Title: The Siren
Author: Kiera Cass
Review: The Siren is a story about a young girl, Kahlen, who was able to escape her terrible fate of dying from a shipwreck by answering to the call of the Ocean. When she was asked if she would do anything to live and she replied yes, she was brought back to land by three beautiful women who tell her of her new destiny which is serving the Ocean by being a siren for a hundred years. Kahlen successfully lived up to the expectations of the Ocean for 80 years and has not failed but however everything changed when she meets Akinli. A human boy who saw her not for her Ocean-given beauty (if that made sense) but for the human that was still deep inside her. However, no matter how much Kahlen wants to have a relationship with Akinli, she just couldn’t. Considering the fact that if she accidentally slipped a sound from her lips Akinli would die, and the idea that sirens don’t age or even get harmed by anything. After 80 years of serving the Ocean she decided that things would go her way this time.
Now to clear this up in case anyone thought of the same thing as I did— A SIREN IS DIFFERENT FROM A MERMAID. A siren takes a form of a human but has a deadly voice and by deadly I mean she possesses a sweet and melodic voice but once you hear her sing you would want to hurl yourself down to the ocean and drown and die; it’s basically the cause of shipwrecks. The sirens from Homer’s Odyssey would be the best book to give you an idea about them. So kids, in case you see this book with a pretty girl wearing a pretty dress and she’s standing next to an ocean… this is not a mermaid story, don’t worry I got disappointed about that too.
The fans asked Kiera Cass to write more however they asked for a story that goes outside of the Selection world.

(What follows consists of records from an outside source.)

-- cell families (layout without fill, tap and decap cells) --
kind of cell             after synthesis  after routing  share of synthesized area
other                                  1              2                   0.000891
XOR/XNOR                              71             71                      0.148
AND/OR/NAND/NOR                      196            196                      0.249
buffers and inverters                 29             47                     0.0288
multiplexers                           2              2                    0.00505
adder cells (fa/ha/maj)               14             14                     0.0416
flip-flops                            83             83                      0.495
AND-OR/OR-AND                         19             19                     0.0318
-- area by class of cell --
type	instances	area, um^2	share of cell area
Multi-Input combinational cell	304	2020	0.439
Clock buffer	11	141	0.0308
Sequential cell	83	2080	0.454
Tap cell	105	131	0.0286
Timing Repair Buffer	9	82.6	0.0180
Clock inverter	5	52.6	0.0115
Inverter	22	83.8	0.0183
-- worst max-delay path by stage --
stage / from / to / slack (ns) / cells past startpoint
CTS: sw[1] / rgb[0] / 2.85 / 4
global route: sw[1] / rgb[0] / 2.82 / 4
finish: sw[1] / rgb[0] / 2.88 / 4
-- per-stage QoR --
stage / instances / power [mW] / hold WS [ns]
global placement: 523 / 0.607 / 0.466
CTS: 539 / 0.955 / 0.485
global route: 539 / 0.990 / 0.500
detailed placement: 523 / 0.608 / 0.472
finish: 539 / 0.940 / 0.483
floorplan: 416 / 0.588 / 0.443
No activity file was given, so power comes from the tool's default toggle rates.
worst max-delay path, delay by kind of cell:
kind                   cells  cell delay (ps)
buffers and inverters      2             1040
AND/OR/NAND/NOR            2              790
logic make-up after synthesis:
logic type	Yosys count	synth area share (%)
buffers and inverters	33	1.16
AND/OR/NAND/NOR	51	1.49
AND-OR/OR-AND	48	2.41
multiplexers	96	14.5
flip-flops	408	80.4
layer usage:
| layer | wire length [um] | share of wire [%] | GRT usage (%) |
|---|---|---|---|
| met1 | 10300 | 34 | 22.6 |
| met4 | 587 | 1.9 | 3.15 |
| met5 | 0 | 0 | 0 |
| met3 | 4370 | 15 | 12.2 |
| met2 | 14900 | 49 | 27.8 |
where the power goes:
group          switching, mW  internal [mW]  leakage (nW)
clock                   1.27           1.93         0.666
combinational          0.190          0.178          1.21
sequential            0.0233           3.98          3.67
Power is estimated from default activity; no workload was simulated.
`design.v`:
```
module shifter24(input wire [49:0] in, output wire [23:0] out, input wire [7:0] shift);
   reg [23:0] quotient, remainder;
   wire [23:0] out_unclipped;
   reg [26:0]  msbs;
   wire        in_range;
   always @*
     case(shift)
       0 : quotient = in[23:0];
       1 : quotient = in[24:1];
       2 : quotient = in[25:2];
       3 : quotient = in[26:3];
       4 : quotient = in[27:4];
       5 : quotient = in[28:5];
       6 : quotient = in[29:6];
       7 : quotient = in[30:7];
       8 : quotient = in[31:8];
       9 : quotient = in[32:9];
       10 : quotient = in[33:10];
       11 : quotient = in[34:11];
       12 : quotient = in[35:12];
       13 : quotient = in[36:13];
       14 : quotient = in[37:14];
       15 : quotient = in[38:15];
       16 : quotient = in[39:16];
       17 : quotient = in[40:17];
       18 : quotient = in[41:18];
       19 : quotient = in[42:19];
       20 : quotient = in[43:20];
       21 : quotient = in[44:21];
       22 : quotient = in[45:22];
       default : quotient = in[23:0];
     endcase  
   always @*
     case(shift)
       0 : remainder = 24'b0;
       1 : remainder = {in[0],23'b0};
       2 : remainder = {in[1:0],22'b0};
       3 : remainder = {in[2:0],21'b0};
       4 : remainder = {in[3:0],20'b0};
       5 : remainder = {in[4:0],19'b0};
       6 : remainder = {in[5:0],18'b0};
       7 : remainder = {in[6:0],17'b0};
       8 : remainder = {in[7:0],16'b0};
       9 : remainder = {in[8:0],15'b0};
       10 : remainder = {in[9:0],14'b0};
       11 : remainder = {in[10:0],13'b0};
       12 : remainder = {in[11:0],12'b0};
       13 : remainder = {in[12:0],11'b0};
       14 : remainder = {in[13:0],10'b0};
       15 : remainder = {in[14:0],9'b0};
       16 : remainder = {in[15:0],8'b0};
       17 : remainder = {in[16:0],7'b0};
       18 : remainder = {in[17:0],6'b0};
       19 : remainder = {in[18:0],5'b0};
       20 : remainder = {in[19:0],4'b0};
       21 : remainder = {in[20:0],3'b0};
       22 : remainder = {in[21:0],2'b0};
       default : remainder = 24'b0;
     endcase  
   always @*
     case(shift)
       0 : msbs = in[49:23];
       1 : msbs = {in[49],in[49:24]};
       2 : msbs = {{2{in[49]}},in[49:25]};
       3 : msbs = {{3{in[49]}},in[49:26]};
       4 : msbs = {{4{in[49]}},in[49:27]};
       5 : msbs = {{5{in[49]}},in[49:28]};
       6 : msbs = {{6{in[49]}},in[49:29]};
       7 : msbs = {{7{in[49]}},in[49:30]};
       8 : msbs = {{8{in[49]}},in[49:31]};
       9 : msbs = {{9{in[49]}},in[49:32]};
       10 : msbs = {{10{in[49]}},in[49:33]};
       11 : msbs = {{11{in[49]}},in[49:34]};
       12 : msbs = {{12{in[49]}},in[49:35]};
       13 : msbs = {{13{in[49]}},in[49:36]};
       14 : msbs = {{14{in[49]}},in[49:37]};
       15 : msbs = {{15{in[49]}},in[49:38]};
       16 : msbs = {{16{in[49]}},in[49:39]};
       17 : msbs = {{17{in[49]}},in[49:40]};
       18 : msbs = {{18{in[49]}},in[49:41]};
       19 : msbs = {{19{in[49]}},in[49:42]};
       20 : msbs = {{20{in[49]}},in[49:43]};
       21 : msbs = {{21{in[49]}},in[49:44]};
       22 : msbs = {{22{in[49]}},in[49:45]};
       default : msbs = in[49:23];
     endcase  
   assign     in_range = &msbs | ~(|msbs);
   assign     out_unclipped = quotient + (in[49] & |remainder);
   assign     out = in_range ? out_unclipped : {in[49],{23{~in[49]}}};
endmodule  
```
`config.mk`:
```
export PLATFORM = sky130hd
export DESIGN_NAME = shifter24
export DESIGN_NICKNAME = shifter24
export VERILOG_FILES = /design/flow/design.v
export SDC_FILE = /design/flow/constraint.sdc
export NUM_CORES = 4
export LEC_CHECK = 1
export CORE_UTILIZATION = 40
```
`run.sh`:
```
#!/bin/bash
# OpenROAD 26Q1-2900-gdf79404cd8, Yosys 0.63+post, stock flow scripts
make -C /OpenROAD-flow-scripts/flow DESIGN_CONFIG=/design/flow/config.mk WORK_HOME=/design/flow/orfs finish
```
`constraint.sdc`:
```
current_design shifter24

set clk_period 26.7
set clk_io_pct 0.2

create_clock -name clk0 -period $clk_period

set non_clock_inputs [all_inputs -no_clocks]
set_input_delay [expr $clk_period * $clk_io_pct] -clock clk0 $non_clock_inputs
set_output_delay [expr $clk_period * $clk_io_pct] -clock clk0 [all_outputs]
```
==> flow_summary.ini <==
; flow metrics
[global_routing]
met1_usage_pct = 65.85
grt.busiest_layer = met2
grt_pass1_wl_microns = 102500
grt_util_met3_pct = 30.30
track_usage_pct = 55.05
grtUsageMet2_pct = 73.66
grt-ovfl-total = 0
antenna_found_initial = 6
grt_start_max_net_pins = 119
grt_pass1_vias = 14318

[clock_tree]
postCtsSetupRepairBufs = 0
cts_resized = 0
cts-hold-fix-buffers = 0

[final_timing]
holdWs_ns = 12.04
worstMarginPinSlew_ns = 1.318
max_freq_mhz = 59.71
maxSlewHeadroom_pct = 11.52
final-max-slew-violation-count = 0
fin_crit_ns = 16.75
tns_ns = 0
period_used_pct = 62.72
setup_viol = 0
hold_viol = 0
rsz0062_at_grt = no

[die]
die_w_microns = 160.3
coreArea_sq_mm = 0.02446
die_h_microns = 160.3
initial_core_util_pct = 40.97
dieArea_sq_mm = 0.02569
rows = 57
ioPinCount = 82

[logic_synthesis]
yosys_warnings = 1
syn_area_sq_mm = 0.01002
top_cell_area_share_pct = 6.492
avgSynthCellArea_sq_um = 6.474
area_leaders = mux2i_1 (6.5%), clkbuf_1 (4.8%), nand2_1 (4.5%), a21oi_1 (4.0%), a22oi_1 (4.0%)
postSynthCellCount = 1548
ys_chip_area_sq_mm = 0.01002
ys_types = 97
synth-cells-yosys = 1548
top_cells_by_count = clkbuf_1 (129), nand2_1 (119), nor2_1 (84)
ys_seq_share_pct = 0
most_common_cell = clkbuf_1
synth_area_leader_cell = mux2i_1

[pwr]
ir_worst_vdd_mv = 0.02139
cellPowerDensity_mw_per_mm2 = 15.38
p_int_uw = 52.47
power.net_switching_uw = 117.1
finalPower_uw = 169.6
p_leak_uw = 0.003298
p_sw_share_pct = 69.06

[setup_path]
arrival_ns = 11.41
cp-end-kind = output pin
cp_max_fo = 30
startpoint_type = input port
cp.required_ns = 21.36
crit_type = input port to output pin

[flow_run]
maxCapViolCount = 0
log.warning_count = 35

[place]
io_buffer_count = 82
gp_congestion = 1.087
hpwl_microns = 44000

[finish]
regArea_sq_um = 0
drive_gt1_share_pct = 12.13
final_core_util_pct = 45.09
comb_area_sq_mm = 0.008960
area_delta_synth_final_pct = 10.05
nClkBuffers = 0
flops = 0
fillCellCount = 2559

[routing]
firstDrtPassIters = 12
drt_iter0_markers = 2888
dr_total_vias = 15392
routed_wl_microns = 71260
vias_per_cell = 8.425
ant_nets = 0
drc_errors = 0
wl_per_cell_microns = 39.00

[worst_hold_path]
hp-class = input port to output pin

[outcome]
status = completed
[power groups by stage]
stage    Sequential (uW)  Combinational, uW  Clock (uW)
4_1_cts                0                157           0
5_1_grt                0                171           0
[metal layers]
layer	part of all wire, %	vias up	routed length [microns]
li1	-	6077	-
met1	34	7007	24430
met2	38	1711	26740
met3	18	591	12770
met4	10	6	7279
met5	0.055	-	39
**design.v**
```verilog
module acc24 (input clock, input reset, input clear, input enable_in, output reg enable_out,
	    input signed [46:0] addend, output reg signed [49:0] sum );
   always @(posedge clock)
     if(reset)
       sum <= #1 50'd0;
     else if(clear)
       sum <= #1 addend;  
     else if(enable_in)
       sum <= #1 sum + addend;
   always @(posedge clock)
     enable_out <= #1 enable_in;
endmodule  
```
**run.sh**
```bash
#!/bin/bash
# OpenROAD 26Q1-2900-gdf79404cd8, Yosys 0.63+post, stock flow scripts
make -C /OpenROAD-flow-scripts/flow DESIGN_CONFIG=/design/flow/config.mk WORK_HOME=/design/flow/orfs finish
```
**config.mk**
```make
export PLATFORM = sky130hd
export DESIGN_NAME = acc24
export DESIGN_NICKNAME = acc24
export VERILOG_FILES = /design/flow/design.v
export SDC_FILE = /design/flow/constraint.sdc
export NUM_CORES = 4
export LEC_CHECK = 1
export CORE_UTILIZATION = 30
```
**constraint.sdc**
```tcl
current_design acc24

set clk_period 15.7
set clk_io_pct 0.2

create_clock -name clk0 -period $clk_period [get_ports {clock}]

set non_clock_inputs [all_inputs -no_clocks]
set_input_delay [expr $clk_period * $clk_io_pct] -clock clk0 $non_clock_inputs
set_output_delay [expr $clk_period * $clk_io_pct] -clock clk0 [all_outputs]
```
==> results.txt <==
Flow results are below.

- The share of synthesized registers carrying an async set or reset is 0%, for reference.
- The initial antenna violation count is 0, for reference.
- The number of global-route vias before repair is 4795.
- Synthesis produced around 670 cells.
- Per the post-synthesis stats, the area per cell is between 7 and 8 um2.
- Looking at the clock tree report, the H-tree level count equals 2.
- The worst hold slack is about 0.57 ns, for reference.
- Among all cell types in the netlist, the one instantiated most often is a21oi_1.
- Counting along the longest clock path gives a buffer depth of 2.
- TritonCTS built the clock tree.
- The critical-path cell with the highest stage delay is clkdlybuf4s50_1, for reference.
- TritonRoute output was used to compute an average wire per cell of about 15 um.
- Per the detail_route report, inserted antenna diodes total 0.
- The class of the most critical setup path is in2reg, for reference.
- The register bit total from synthesis is around 51, for reference.
- The ratio of final minimum period to clock period is 39.1%, for reference.
- Adding up every negative setup slack in the final design gives 0 ns.
- Yosys mapped the design onto around 67 distinct sky130hd cell types.
- The clock network accounts for roughly a quarter of the total power.
- The chip area from the yosys synthesis statistics is about 5000 um2, for reference.
- By area the synthesized netlist is led by dfxtp_1, ha_1, a21oi_1.
- The final routed DRC violation total is 0, for reference.
- The maximum vdd ir drop is 0.0423 mV, for reference.
- The endpoint class of the critical path is a flop, for reference.
- Routability-driven placement finished with a final weighted congestion of a little under 0.9.
- The overall power of the completed layout is around 0.00050 W, for reference.
- The fmax is 163 MHz, for reference.
- The script extracted a net switching power of about 0.00018 W.
- The share of the core area taken by cells at floorplan is between 30 and 40%.
- STA puts the critical path data arrival time at roughly 6.3 ns.
- The number of routed nets with antenna violations is 0, for reference.
- Gates resized during post-CTS repair numbered 0.
- After synthesis, the design contains 669 cells according to Yosys.
- Setup repair after global routing left no endpoint under its margin.
- The floorplan step set the die width to between 100 and 150 um.
- For reference, the final report shows the hold violation count at 0.
- Per the OpenROAD floorplan log, the height of the die is around 130 um.
- After layout, the minimum clock period comes to 6.14 ns.
- The synthesis report names the predominant flop master as dfxtp_1.
- The aggregate global-route resource usage is 17.4%, for reference.
- The post-route netlist has about 4.6% of its cells at a drive strength greater than 1.
- The worst-skew pair later-pin latency is around 0.30 ns, for reference.
- The total number of warnings across the stage logs is 25, for reference.
- The TritonCTS sink count is about 51, for reference.
- Counting the warning lines in the Yosys log gives 1.
- For this design the ratio of total power to cell area is around 80 nW/um2.
- The internal power of the cells is approximately 0.00032 W, for reference.
- During placement, the flow inserted port buffers numbering about 100.
- The core region is around 17000 um2.
- The count of endpoints failing setup in the final report is 0, for reference.
- The type of the worst min-delay path is reg2reg, for reference.
- The root buffer cell chosen for the clock tree is clkbuf_16.
- Per report_power, the combinational group accounts for a little under half of the total.
- STA lists the maximum fanout along the critical path as 4.
- The normalized max-slew margin is between 50 and 60%, for reference.
- Sequential elements use approximately 20% of the synthesized area.
- Traced cell by cell, the critical path runs through clkdlybuf4s50_1 -> ha_1 -> fa_1 -> a21o_1 -> a221oi_2 -> o211ai_1 -> a21oi_1 -> o21ai_1 -> a31oi_1 -> o21bai_1 -> xor2_1 -> a221oi_1 -> nor2_1.
- The top-level I/O count is 102, for reference.
- Entering global routing, the biggest net connects between 50 and 60 pins.
- The final timing report lists a max-slew violation count of 0.
- STA classifies the critical path startpoint as an input port.
- Yosys mapped a number of flops with a built-in enable equal to 0.
- Detailed-route iteration 0 reported a violation count of 290.
- Before any placement, the netlist area is recorded as around 5100 um2.
- The clock skew after layout is between 0.003 and 0.004 ns, for reference.
- In this run the layout overhead on the synthesized area is reported as 24.7%.
- By count the netlist is led by a21oi_1, nor2_1, nand2_1, dfxtp_1, ha_1.
- The number of buffers inserted during clock tree synthesis is 5, for reference.
- The leakage power is around 2.6 nW, for reference.
- The data required time reported for the critical path is roughly 16 ns.
- The area of the die is ~17000 um2, for reference.
- The synthesized design devotes to its leading area cell type approximately a fifth of total area.
- The register clock-pin slew on the reported worst setup and hold paths is approximately 0.07 ns, for reference.
- The switching portion of total power comes to between 30% and 40%.
- The flow ran to the end, and the final reports show no timing, DRC or antenna violations.
- The row count is approximately 47, for reference.
- The actual slew at the worst max-slew pin is slightly above 0.7 ns, for reference.
- The power report attributes to the sequential group a share of a little under a third.
- Across the run, the number of max-cap violations was 0.
- The first global-routing pass estimated between 20000 and 25000 um of wire.
- The via count is 5064, for reference.
- The number of detailed-route iterations in the first pass is 5, for reference.
- Of all cell types, the one taking the most synthesized area is dfxtp_1.
- Per STA, the highest per-stage delay on the worst path measures 0.42 ns.
- The mean number of vias per cell is between 5 and 6, for reference.
- Global routing finished with a remaining overflow of 0.
- The half-perimeter wire length after detailed placement is around 11000 um, for reference.
- After clock tree synthesis, the flow added hold-fix buffers numbering 0.
- The number of post-CTS setup repair buffers is 0, for reference.
- Wires add up to 14700 um.
-- power groups by stage --
| stage | Combinational (W) | Sequential [W] | Clock, W |
|---|---|---|---|
| 4_1_cts | 0.000229 | 0.000152 | 0.000128 |
| 6_report | 0.000229 | 0.000152 | 0.000123 |
| 5_1_grt | 0.000256 | 0.000154 | 0.000133 |
-- worst max-delay path: cells and delay by family --
kind | cells | cell delay, ns
xor+xnor | 1 | 0.15
simple gates | 1 | 0.06
fa+ha+maj | 2 | 0.64
compound gates | 8 | 1.90
buf+inv | 1 | 0.42
-- per-stage QoR --
stage               instance area [um2]  utilization, %  cells  worst slack (ns)
finish                             6330            38.3    961              9.56
global route                       6330            38.3    961              9.35
CTS                                6330            38.3    961              9.56
detailed placement                 6170            37.3    953              9.25
global placement                   6170            37.3    953              9.28
floorplan                          5070               -    669             10.11
-- metal layers --
layer | global-route usage (%) | wire length [um] | vias up
met5 | 0 | 0 | -
met1 | 26.1 | 7370 | 2337
met3 | 2.47 | 658 | 11
met4 | 2.00 | 197 | 0
li1 | - | - | 2600
met2 | 27.4 | 6470 | 116
-- kinds of logic (layout without fill, tap and decap cells) --
kind of cell    count (synthesis)  in the layout  share of synthesized area (%)
mux                            16             16                           3.16
simple gates                  185            185                           17.2
buf+inv                        74            146                           6.44
flops                          51             51                           20.1
compound gates                249            249                           33.0
xor+xnor                       44             44                           7.60
fa+ha+maj                      50             50                           12.5
-- registers in the layout, indices dropped and copies added (netlist names) --
| signal | flops |
|---|---|
| sum | 50 |
| enable_out | 1 |
-- placed cells by master (no fill, tap or decap), types with 6 or more instances in the layout --
master,n
a21o_1,20
inv_1,33
xnor2_1,26
clkdlybuf4s50_1,98
ha_1,49
nand2_1,54
dfxtp_1,51
or3_1,8
a211oi_1,13
mux2i_1,16
xor2_1,18
nor3_1,9
o21bai_1,12
o31ai_1,7
o21ai_0,25
nand3_1,9
a21oi_1,97
nor2_1,67
a31oi_1,6
a221oi_1,16
nand4_1,13
-- layout make-up --
type / count / area, um2
fill: 1675 / 10200
clock buffer: 8 / 156
sequential: 51 / 1020
tap: 220 / 275
timing repair buffer: 105 / 1030
inverter: 33 / 124
multi-input combinational: 544 / 3720
-- worst paths after layout --
kind / start / to / slack, ns / cells after the start
max: addend[0] / sum[44] / 9.56 / 13
min: sum[37] / sum[37] / 0.57 / 2
max reg2reg: sum[0] / sum[44] / 12.52 / 12
min reg2reg: sum[37] / sum[37] / 0.57 / 2
No activity file was given, so power comes from the tool's default toggle rates.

Cass decided, or was rather given the chance, to rewrite The Siren which is actually her first book. It was first originally published in July 2009.
You would definitely classify this book as a romance novel, as the summary at the back gives you an idea about Kahlen and Akinli and their impossible romantic relationship. However, if in case you still have a hang over from The Selection, this book might disappoint you. The Siren didn’t show much of Kahlen and Akinli. It gave you a few chapters of their moments together but most of the time, Kahlen (who was the narrator of the story) was just with her sisters or fellow sirens, Elizabeth, Miaka and Padma. She was narrating mostly about how their lives are, how Kahlen is coping from the guilt she’s feeling from the deaths she’s responsible of, or how she feels so cornered with the possessiveness of the Ocean and so and so.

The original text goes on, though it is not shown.